Evidence for equimolar synthesis of double-strand RNA and minus-strand RNA in rotavirus-infected cells.

The genome of the rotaviruses consists of eleven segments of double-strand RNA (dsRNA). Each segment is replicated asymmetrically with viral plus-strand RNA, i.e. messenger (m)RNA, serving as the template for the synthesis of minus-strand RNA to produce dsRNA. To examine the relative frequency of replication of each of the eleven genome segments, MA104 cells were infected with low (3rd) and high (12th) passage stocks of simian rotavirus SA11. The total cytoplasmic RNA of the infected cell was radiolabeled either by maintaining the infected cells in the presence [3H]uridine prior to harvest or by 3'-endlabeling the purified RNA with [32P]pCp and T4 RNA ligase.

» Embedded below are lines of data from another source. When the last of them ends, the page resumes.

From an optimization exercise on the open Yosys and OpenROAD flow, aimed at small area, a short achievable clock period and few clock cycles per item; shortcuts taken in it are not production practice. Only simulation tests tie the RTL to the original design; equivalence was not proved.

build 37:
Design aes_key_expand, start of the top module:
module aes_key_expand #(
  parameter int KEY_BITS = 256
) (
  input  logic                clk,
  input  logic                rst,
  input  logic                start,
  input  logic [KEY_BITS-1:0] key_in,
  output logic                busy,
  output logic [127:0]        rk_out,
  output logic [3:0]          rk_idx,
  output logic                rk_valid,
  input  logic                rk_ready,
  output logic                done
);
Size: roughly 2100 cells after synthesis.
==> flow/config.mk <==
export PLATFORM = sky130hd
export DESIGN_NAME = aes_key_expand
export DESIGN_NICKNAME = aes_key_expand
export VERILOG_FILES = /design/flow/design.v
export SDC_FILE = /design/flow/constraint.sdc
export NUM_CORES = 4
export LEC_CHECK = 0
export CAP_MARGIN = 20
export CORE_MARGIN = 2
export CORE_UTILIZATION = 60
export SLEW_MARGIN = 20
export SYNTH_HIERARCHICAL = 1
export SYNTH_MINIMUM_KEEP_SIZE = 0
==> flow/constraint.sdc <==
create_clock -name core_clock -period 22.0 [get_ports {clk}]
set_input_delay 4.4000 -clock core_clock [delete_from_list [all_inputs] [get_ports {clk}]]
set_output_delay 4.4000 -clock core_clock [all_outputs]
set_load 0.01 [all_outputs]
standard.sh (not shown) runs the stock make flow with config.mk's settings and CLKGATE_MAP_FILE= SYNTH_SCRIPT=/design/flow/synth_recipe.tcl, a recipe that flattens the netlist after the stock synthesis.
==> flow/flow/run.sh <==
#!/bin/bash
# Standard ORFS layout (the standard.sh), with these changes:
#  - synthesis is the standard flow's own script, but ABC maps with flow/abc.script (area-oriented);
#  - ports are buffered with the small sky130_fd_sc_hd__buf_1 instead of the default pick;
#  - clock tree synthesis inserts no dummy loads;
#  - timing repair aims for a slack margin that leaves TARGET_NS (flow/target.txt) of the
#    clock period, so the layout is sized for a shorter period than the constraint asks.
# Each step's full log is in orfs/logs/; the make output is in synth.log and layout.log here.
set -euo pipefail
here=$(pwd)
export FLOW_WORK=$here
export MY_ABC_SCRIPT=$here/flow/abc.script
target=$(cat flow/target.txt)
extra=()
if [[ "$target" != "none" ]]; then
  margin=$(python3 -c "print(round($FLOW_PERIOD_NS - $target, 3))")
  extra+=("SETUP_SLACK_MARGIN=$margin")
fi
bash standard.sh "SYNTH_SCRIPT=$here/flow/my_synth.tcl" synth > "$here/synth.log" 2>&1
bash standard.sh "CTS_ARGS=-sink_clustering_enable -repair_clock_nets -dont_use_dummy_load" "BUFFER_PORTS_ARGS=-buffer_cell sky130_fd_sc_hd__buf_1" "${extra[@]}" finish > "$here/layout.log" 2>&1
==> flow/flow/abc.script <==
strash
map -a
==> flow/flow/my_synth.tcl <==
# The standard synthesis script (synth_recipe.tcl, in the work folder), with one change:
# every ABC mapping call uses the script named by MY_ABC_SCRIPT instead of ORFS's.
proc abc {args} {
  set i [lsearch -exact $args -script]
  if {$i >= 0} { lset args [expr {$i + 1}] $::env(MY_ABC_SCRIPT) }
  yosys abc {*}$args
}
source $::env(FLOW_WORK)/synth_recipe.tcl
==> flow/flow/target.txt <==
5.6
Build 37 went all the way through the flow, and no timing, DRC or antenna check failed.
Testbench counts of build 37, summed over its fixed seeds: cycles 3,072, round keys 2,880.
Changes in build 17 relative to build 37:
Settings: swapping 60 for 40 in CORE_UTILIZATION.
-- flow/flow/run.sh --
<<< build 37, line 4
#  - ports are buffered with the small sky130_fd_sc_hd__buf_1 instead of the default pick;
#  - clock tree synthesis inserts no dummy loads;
#  - timing repair aims for a slack margin that leaves TARGET_NS (flow/target.txt) of the
>>> build 17, line 4
#  - ports are buffered with the small sky130_fd_sc_hd__buf_1 instead of the default pick;
#  - timing repair aims for a slack margin that leaves TARGET_NS (flow/target.txt) of the
<<< build 37, line 19
bash standard.sh "SYNTH_SCRIPT=$here/flow/my_synth.tcl" synth > "$here/synth.log" 2>&1
bash standard.sh "CTS_ARGS=-sink_clustering_enable -repair_clock_nets -dont_use_dummy_load" "BUFFER_PORTS_ARGS=-buffer_cell sky130_fd_sc_hd__buf_1" "${extra[@]}" finish > "$here/layout.log" 2>&1
>>> build 17, line 18
bash standard.sh "SYNTH_SCRIPT=$here/flow/my_synth.tcl" synth > "$here/synth.log" 2>&1
bash standard.sh "BUFFER_PORTS_ARGS=-buffer_cell sky130_fd_sc_hd__buf_1" "${extra[@]}" finish > "$here/layout.log" 2>&1
==> flow/flow/target.txt <==
5.7
Findings:
Changes observed in build 17 relative to build 37: least setup slack across all paths after layout fell by 0.014 ns, post-layout instance area shows an increase of 210 µm². Build 17 vs build 37, timing startpoint of the critical path: idx[3] vs rk_ready.
Input changes introduced in build 64 (baseline for comparison: build 17):
Settings: CORE_UTILIZATION now 60, was 40.
==> flow/flow/run.sh <==
#!/bin/bash
# Standard ORFS layout (the standard.sh), with these changes:
#  - synthesis is the standard flow's own script, but ABC maps with flow/abc.script (area-oriented);
#  - ports are buffered with the small sky130_fd_sc_hd__buf_1 instead of the default pick,
#    except rk_ready, whose buffer becomes a buf_8 after global placement (flow/port_drivers.tcl);
#  - clock tree synthesis inserts no dummy loads;
#  - timing repair aims for a slack margin that leaves TARGET_NS (flow/target.txt) of the
#    clock period, so the layout is sized for a shorter period than the constraint asks.
# Each step's full log is in orfs/logs/; the make output is in synth.log and layout.log here.
set -euo pipefail
here=$(pwd)
export FLOW_WORK=$here
export MY_ABC_SCRIPT=$here/flow/abc.script
target=$(cat flow/target.txt)
extra=()
if [[ "$target" != "none" ]]; then
  margin=$(python3 -c "print(round($FLOW_PERIOD_NS - $target, 3))")
  extra+=("SETUP_SLACK_MARGIN=$margin")
fi
bash standard.sh "SYNTH_SCRIPT=$here/flow/my_synth.tcl" synth > "$here/synth.log" 2>&1
bash standard.sh "CTS_ARGS=-sink_clustering_enable -repair_clock_nets -dont_use_dummy_load" "BUFFER_PORTS_ARGS=-buffer_cell sky130_fd_sc_hd__buf_1" "POST_GLOBAL_PLACE_TCL=$here/flow/port_drivers.tcl" "${extra[@]}" finish > "$here/layout.log" 2>&1
==> flow/flow/port_drivers.tcl (new file) <==
# After global placement: the input port rk_ready fans out to every state register's
# enable, so its port buffer gets a stronger cell than the buf_1 the other ports use.
foreach port {rk_ready} {
  foreach pin [get_pins -of_objects [get_nets -of_objects [get_ports $port]]] {
    set inst [get_cells -of_objects $pin]
    if {[get_property [get_lib_cells -of_objects $inst] name] eq "sky130_fd_sc_hd__buf_1"} {
      puts "port_drivers: [get_full_name $inst] on $port -> sky130_fd_sc_hd__buf_8"
      replace_cell $inst sky130_fd_sc_hd__buf_8
    }
  }
}
==> flow/flow/target.txt <==
5.85
Results
FAIL build 64 @ 3_3_place_gp: tool exited with error
Post-synthesis simple-gate area fraction delta (build 17 -> build 64): insignificant
Build 17 and build 64 ended up with roughly the same number of port buffers.
As far as number of enable-type register cells in the synthesized netlist goes, build 64 and build 17 are indistinguishable; the numbers are identical.
Between build 64 and build 17, the number of cells produced by synthesis does not differ in any meaningful way.
Comparing build 64 against build 17, there is no change at all in average cell area after synthesis.
Compared with build 17, in build 64 horizontal die dimension went down; height of the die went down; share of the synthesized netlist area taken by xor and xnor gates did not really move; placement row count went down; area share of fa/ha/maj cells after synthesis did not really move.
## Diff of input files: build 66 against build 64
Settings: putting CTS_CLUSTER_SIZE at 30 where nothing was set; putting CTS_BUF_LIST at sky130_fd_sc_hd__clkbuf_8 where nothing was set; swapping 60 for 55 in CORE_UTILIZATION.
==> flow/flow/run.sh <==
#!/bin/bash
# Standard ORFS layout (the standard.sh), with these changes:
#  - synthesis is the standard flow's own script, but ABC maps with flow/abc.script (area-oriented);
#  - ports are buffered with the small sky130_fd_sc_hd__buf_1 instead of the default pick;
#  - timing repair aims for a slack margin that leaves TARGET_NS (flow/target.txt) of the
#    clock period, so the layout is sized for a shorter period than the constraint asks.
# Each step's full log is in orfs/logs/; the make output is in synth.log and layout.log here.
set -euo pipefail
here=$(pwd)
export FLOW_WORK=$here
export MY_ABC_SCRIPT=$here/flow/abc.script
target=$(cat flow/target.txt)
extra=()
if [[ "$target" != "none" ]]; then
  margin=$(python3 -c "print(round($FLOW_PERIOD_NS - $target, 3))")
  extra+=("SETUP_SLACK_MARGIN=$margin")
fi
bash standard.sh "SYNTH_SCRIPT=$here/flow/my_synth.tcl" synth > "$here/synth.log" 2>&1
bash standard.sh "BUFFER_PORTS_ARGS=-buffer_cell sky130_fd_sc_hd__buf_1" "${extra[@]}" finish > "$here/layout.log" 2>&1
==> flow/flow/target.txt <==
5.4
removed: flow/flow/port_drivers.tcl
### Flow results
- Looking at the logs for build 66 and build 64, the single run that did not finish was build 64.
- Number of nets produced by synthesis came out exactly the same in build 66 and build 64.
- Sequential share of the synthesized area came out exactly the same in build 66 and build 64.
- Die boundary height, build 66 and build 64, lower one = build 64.
- Re share of flip-flops with an asynchronous set or reset after synthesis: no difference whatsoever between build 66 and build 64.
- Diff build 66..build 64 | synthesized-area fraction occupied by xor and xnor cells | unchanged
- Diff build 64 -> build 66 | placement row count | up by a few percent
- Initial core utilization, build 66 and build 64: lower on build 66
- Comparing build 66 against build 64, there is no change at all in post-synthesis compound-gate area fraction.
- As far as count of distinct cell types in the synthesized netlist goes, build 66 and build 64 are indistinguishable; the numbers are identical.

==> what the ideal ports hide <==
Ports are ideal in the flow. The routed layouts listed here were re-timed in OpenROAD.
Step 1 sets driving cells, clkbuf_16 on the clock port and buf_2 on the other inputs (assumed; they add their load-dependent delay and slew).
Step 2 moves the port delays by t, midway between the first and last clock arrival at a register: inputs arrive t later, outputs are due t later. That takes back most of the time a late clock gives input paths.
a / b / c = ideal ports / drivers / drivers and shift; a / b = the first two.
| run | t (ns) | slack for setup (ns) | worst setup path after step 2 |
|---|---|---|---|
| build 37 | 0.591 | 16.388 / 16.375 / 15.821 | input to register |
| build 17 | 0.589 | 16.374 / 16.317 / 15.931 | input to register |
| build 66 | 0.653 | 16.362 / 16.314 / 15.992 | input to register |
After both steps every run listed still meets setup and hold. The setup slack of build 37, which loses most, moves by -0.013 ns with the drivers and by -0.567 ns with both steps.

The RNA was then analyzed for the presence of 3H- and 32P-labeled dsRNA by electrophoresis on 10% polyacrylamide gels. Total cytoplasmic RNA from infected cells was also 3'-end-labeled with [32P]pCp and T4 RNA ligase and examined for the presence of minus-strand RNA by electrophoresis on low pH agarose-urea gels. Bands representing dsRNAs and minus-strand RNAs on autoradiographs of the gels were analyzed for intensity by densitometry. The results showed that the eleven segments of viral dsRNA were present in equimolar concentrations in cells either infected with low or high passage stocks of virus. Like intracellular dsRNAs, full-length minus-strand RNAs were also present in equimolar concentration in cells either infected with low or high passage rotavirus. These data indicate that, despite the non-equimolar levels of viral RNAs in the cell, the eleven genome segments of rotavirus are replicated with equal frequencies in vivo.